- ACTIVITY -
Once the line containing "-- afterwards: timing" is found in the records below, return it and each following line exactly, up to and including the line containing "Step 1 assumes", and nothing else.

Saved data entries:
......
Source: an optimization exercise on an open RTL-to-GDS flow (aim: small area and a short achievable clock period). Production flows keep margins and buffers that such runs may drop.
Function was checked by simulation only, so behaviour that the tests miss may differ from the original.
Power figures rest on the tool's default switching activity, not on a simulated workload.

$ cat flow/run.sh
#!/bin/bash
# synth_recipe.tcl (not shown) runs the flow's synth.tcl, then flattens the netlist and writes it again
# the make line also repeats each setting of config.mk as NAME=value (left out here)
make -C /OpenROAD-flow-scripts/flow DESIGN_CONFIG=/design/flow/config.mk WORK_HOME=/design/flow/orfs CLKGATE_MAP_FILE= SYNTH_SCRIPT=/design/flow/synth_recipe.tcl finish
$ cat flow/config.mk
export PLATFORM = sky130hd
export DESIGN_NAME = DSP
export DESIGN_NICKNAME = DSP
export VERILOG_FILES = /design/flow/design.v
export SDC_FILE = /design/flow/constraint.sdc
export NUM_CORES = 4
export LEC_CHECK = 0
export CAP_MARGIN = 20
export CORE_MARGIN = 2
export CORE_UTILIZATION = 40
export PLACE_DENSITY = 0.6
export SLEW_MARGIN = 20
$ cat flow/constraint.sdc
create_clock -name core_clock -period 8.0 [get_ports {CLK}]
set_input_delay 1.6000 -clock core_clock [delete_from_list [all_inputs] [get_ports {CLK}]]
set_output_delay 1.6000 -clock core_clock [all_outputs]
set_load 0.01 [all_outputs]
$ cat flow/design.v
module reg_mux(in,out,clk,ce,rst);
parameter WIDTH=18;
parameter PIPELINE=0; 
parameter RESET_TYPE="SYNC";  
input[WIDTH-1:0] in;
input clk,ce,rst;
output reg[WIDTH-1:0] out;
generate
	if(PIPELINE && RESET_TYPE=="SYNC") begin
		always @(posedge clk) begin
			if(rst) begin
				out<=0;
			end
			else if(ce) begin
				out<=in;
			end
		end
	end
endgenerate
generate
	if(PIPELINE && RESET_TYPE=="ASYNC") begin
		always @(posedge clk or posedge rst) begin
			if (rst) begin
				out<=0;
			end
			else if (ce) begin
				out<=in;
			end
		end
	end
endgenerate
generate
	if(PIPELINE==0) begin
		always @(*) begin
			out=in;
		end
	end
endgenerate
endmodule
......
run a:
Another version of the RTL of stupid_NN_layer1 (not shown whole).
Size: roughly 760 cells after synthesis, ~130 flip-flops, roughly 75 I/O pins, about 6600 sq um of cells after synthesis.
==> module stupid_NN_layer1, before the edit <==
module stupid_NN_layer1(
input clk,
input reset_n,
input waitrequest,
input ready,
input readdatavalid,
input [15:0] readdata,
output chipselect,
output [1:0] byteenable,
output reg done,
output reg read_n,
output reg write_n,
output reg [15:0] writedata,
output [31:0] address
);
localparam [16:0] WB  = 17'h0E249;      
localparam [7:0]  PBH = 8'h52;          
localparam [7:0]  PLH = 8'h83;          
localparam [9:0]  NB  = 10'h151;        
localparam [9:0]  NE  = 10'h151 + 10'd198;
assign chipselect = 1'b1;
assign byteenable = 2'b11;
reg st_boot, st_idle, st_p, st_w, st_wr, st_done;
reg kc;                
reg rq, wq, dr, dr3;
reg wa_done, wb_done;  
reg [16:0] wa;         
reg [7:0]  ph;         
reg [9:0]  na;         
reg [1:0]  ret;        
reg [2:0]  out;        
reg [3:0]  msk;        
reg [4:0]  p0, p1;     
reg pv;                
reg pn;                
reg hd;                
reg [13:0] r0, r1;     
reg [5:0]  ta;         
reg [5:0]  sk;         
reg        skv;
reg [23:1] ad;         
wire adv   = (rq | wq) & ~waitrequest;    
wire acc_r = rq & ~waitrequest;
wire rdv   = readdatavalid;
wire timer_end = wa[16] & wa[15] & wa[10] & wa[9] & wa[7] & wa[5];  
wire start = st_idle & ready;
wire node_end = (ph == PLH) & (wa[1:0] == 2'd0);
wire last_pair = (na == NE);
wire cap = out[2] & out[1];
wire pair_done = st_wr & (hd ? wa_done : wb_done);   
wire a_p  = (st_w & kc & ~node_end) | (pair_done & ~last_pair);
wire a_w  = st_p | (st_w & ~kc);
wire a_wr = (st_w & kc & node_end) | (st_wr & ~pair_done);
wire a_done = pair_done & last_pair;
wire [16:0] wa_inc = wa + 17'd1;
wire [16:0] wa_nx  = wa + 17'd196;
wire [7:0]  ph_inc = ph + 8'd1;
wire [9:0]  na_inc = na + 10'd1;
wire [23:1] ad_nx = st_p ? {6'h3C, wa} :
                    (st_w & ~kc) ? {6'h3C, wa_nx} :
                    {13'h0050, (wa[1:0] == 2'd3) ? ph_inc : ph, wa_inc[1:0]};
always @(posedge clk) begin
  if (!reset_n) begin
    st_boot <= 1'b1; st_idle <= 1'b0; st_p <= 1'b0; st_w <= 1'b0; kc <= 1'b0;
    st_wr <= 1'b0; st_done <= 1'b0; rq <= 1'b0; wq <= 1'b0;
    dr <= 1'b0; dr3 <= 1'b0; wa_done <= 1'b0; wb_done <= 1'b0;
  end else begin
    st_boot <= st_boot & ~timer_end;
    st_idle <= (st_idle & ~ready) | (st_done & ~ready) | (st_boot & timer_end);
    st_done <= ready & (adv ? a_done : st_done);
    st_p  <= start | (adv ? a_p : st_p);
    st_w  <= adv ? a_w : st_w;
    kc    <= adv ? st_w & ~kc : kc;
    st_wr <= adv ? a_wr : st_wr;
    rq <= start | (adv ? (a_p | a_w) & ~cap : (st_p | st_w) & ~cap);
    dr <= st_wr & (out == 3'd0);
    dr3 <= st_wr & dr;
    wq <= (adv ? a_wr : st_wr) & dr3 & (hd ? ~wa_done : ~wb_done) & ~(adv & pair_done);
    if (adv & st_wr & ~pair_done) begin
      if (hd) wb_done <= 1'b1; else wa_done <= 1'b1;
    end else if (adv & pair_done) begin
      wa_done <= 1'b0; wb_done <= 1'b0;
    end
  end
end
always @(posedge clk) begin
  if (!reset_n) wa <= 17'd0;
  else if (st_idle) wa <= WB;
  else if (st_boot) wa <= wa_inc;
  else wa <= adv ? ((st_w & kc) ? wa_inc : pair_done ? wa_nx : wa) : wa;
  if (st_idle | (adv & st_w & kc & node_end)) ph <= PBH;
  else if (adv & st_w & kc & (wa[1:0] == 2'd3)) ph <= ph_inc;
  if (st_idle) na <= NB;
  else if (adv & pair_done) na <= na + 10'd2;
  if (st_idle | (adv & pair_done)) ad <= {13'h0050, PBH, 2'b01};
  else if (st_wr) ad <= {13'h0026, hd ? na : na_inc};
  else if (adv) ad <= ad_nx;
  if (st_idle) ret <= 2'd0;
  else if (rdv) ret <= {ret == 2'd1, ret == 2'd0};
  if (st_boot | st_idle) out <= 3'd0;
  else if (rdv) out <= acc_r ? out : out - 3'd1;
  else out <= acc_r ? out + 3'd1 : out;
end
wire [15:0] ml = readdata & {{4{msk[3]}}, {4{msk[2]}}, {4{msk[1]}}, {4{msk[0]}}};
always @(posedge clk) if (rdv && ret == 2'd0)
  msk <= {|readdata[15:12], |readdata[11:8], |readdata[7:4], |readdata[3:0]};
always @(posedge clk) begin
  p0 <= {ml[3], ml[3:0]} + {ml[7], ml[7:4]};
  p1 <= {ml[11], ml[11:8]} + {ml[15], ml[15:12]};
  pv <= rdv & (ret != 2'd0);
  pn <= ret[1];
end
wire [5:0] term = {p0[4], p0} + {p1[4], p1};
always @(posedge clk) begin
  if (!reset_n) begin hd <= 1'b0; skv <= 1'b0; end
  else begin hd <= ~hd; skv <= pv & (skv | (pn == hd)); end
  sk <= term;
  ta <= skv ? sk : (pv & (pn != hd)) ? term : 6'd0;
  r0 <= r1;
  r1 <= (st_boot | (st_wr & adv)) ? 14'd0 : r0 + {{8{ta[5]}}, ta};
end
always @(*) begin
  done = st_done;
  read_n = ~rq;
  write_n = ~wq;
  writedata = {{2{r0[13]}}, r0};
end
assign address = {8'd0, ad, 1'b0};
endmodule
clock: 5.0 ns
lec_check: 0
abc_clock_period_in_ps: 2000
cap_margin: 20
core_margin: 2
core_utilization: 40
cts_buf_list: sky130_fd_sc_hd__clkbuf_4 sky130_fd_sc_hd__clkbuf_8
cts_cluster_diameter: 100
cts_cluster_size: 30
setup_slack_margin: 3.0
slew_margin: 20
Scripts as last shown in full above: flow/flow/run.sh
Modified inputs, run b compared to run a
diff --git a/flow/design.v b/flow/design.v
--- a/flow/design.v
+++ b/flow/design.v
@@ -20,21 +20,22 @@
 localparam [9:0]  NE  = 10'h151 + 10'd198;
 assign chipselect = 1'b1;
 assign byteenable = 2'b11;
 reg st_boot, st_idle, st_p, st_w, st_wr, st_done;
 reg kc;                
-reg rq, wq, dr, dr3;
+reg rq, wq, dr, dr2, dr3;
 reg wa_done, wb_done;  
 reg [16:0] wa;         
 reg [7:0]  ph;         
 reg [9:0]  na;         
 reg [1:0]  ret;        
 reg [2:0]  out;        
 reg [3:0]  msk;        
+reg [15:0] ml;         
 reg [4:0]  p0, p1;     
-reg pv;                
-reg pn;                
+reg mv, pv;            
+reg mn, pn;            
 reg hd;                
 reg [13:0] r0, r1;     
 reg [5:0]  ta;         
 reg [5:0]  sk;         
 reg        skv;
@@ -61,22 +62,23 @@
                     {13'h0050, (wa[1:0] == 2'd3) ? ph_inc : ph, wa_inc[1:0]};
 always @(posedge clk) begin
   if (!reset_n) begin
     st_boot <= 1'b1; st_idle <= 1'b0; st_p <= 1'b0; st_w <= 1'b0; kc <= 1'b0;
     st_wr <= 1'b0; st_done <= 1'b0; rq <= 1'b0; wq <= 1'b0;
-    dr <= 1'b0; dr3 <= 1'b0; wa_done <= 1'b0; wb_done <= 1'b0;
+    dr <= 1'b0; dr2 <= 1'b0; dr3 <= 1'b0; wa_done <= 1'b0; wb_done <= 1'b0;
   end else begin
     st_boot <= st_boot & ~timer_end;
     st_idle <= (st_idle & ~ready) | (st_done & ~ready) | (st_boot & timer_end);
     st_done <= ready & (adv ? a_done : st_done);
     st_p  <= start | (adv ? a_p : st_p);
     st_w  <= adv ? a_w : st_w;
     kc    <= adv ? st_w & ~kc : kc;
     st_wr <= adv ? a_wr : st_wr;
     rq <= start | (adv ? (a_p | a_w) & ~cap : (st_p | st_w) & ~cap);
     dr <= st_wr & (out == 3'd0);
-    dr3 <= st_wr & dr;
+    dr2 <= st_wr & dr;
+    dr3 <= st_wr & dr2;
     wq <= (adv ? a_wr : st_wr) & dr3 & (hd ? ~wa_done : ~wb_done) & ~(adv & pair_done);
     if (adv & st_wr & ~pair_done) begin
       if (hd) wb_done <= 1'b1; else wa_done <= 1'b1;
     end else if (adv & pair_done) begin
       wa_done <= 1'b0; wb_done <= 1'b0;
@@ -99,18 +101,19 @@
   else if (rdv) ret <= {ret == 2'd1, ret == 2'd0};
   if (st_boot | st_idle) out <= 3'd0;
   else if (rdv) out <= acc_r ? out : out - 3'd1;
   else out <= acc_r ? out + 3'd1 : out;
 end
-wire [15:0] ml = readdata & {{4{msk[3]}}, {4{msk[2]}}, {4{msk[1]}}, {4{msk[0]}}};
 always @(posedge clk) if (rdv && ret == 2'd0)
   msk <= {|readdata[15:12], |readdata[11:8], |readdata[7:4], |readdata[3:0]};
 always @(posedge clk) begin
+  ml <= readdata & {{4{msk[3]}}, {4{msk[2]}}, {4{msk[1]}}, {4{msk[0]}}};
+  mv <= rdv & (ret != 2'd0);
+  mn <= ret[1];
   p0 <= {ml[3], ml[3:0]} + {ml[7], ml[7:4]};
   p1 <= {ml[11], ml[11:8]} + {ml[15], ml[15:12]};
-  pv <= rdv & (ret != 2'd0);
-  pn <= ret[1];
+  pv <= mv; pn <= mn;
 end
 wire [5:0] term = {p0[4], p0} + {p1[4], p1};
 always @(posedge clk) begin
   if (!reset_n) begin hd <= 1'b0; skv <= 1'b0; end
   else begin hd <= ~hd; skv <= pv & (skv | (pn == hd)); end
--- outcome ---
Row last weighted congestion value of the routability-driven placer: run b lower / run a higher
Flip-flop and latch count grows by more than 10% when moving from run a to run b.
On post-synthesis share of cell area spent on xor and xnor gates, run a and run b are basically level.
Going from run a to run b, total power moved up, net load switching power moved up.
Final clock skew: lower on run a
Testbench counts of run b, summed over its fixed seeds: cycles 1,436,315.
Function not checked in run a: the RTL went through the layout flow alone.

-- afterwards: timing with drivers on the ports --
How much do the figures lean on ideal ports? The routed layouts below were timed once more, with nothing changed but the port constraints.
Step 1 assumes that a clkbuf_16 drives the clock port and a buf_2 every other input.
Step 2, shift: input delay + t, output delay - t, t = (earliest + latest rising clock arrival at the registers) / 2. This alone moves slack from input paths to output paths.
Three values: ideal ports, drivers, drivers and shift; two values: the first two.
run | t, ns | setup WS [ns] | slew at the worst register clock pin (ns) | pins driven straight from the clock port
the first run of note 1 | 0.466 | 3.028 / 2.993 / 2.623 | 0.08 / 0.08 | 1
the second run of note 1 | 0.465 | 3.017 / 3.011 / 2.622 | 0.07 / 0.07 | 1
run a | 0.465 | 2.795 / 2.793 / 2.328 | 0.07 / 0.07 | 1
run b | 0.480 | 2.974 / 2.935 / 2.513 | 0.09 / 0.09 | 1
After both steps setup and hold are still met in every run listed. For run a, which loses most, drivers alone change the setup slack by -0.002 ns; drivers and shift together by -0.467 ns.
......
- RESULT -
-- afterwards: timing with drivers on the ports --
How much do the figures lean on ideal ports? The routed layouts below were timed once more, with nothing changed but the port constraints.
Step 1 assumes that a clkbuf_16 drives the clock port and a buf_2 every other input.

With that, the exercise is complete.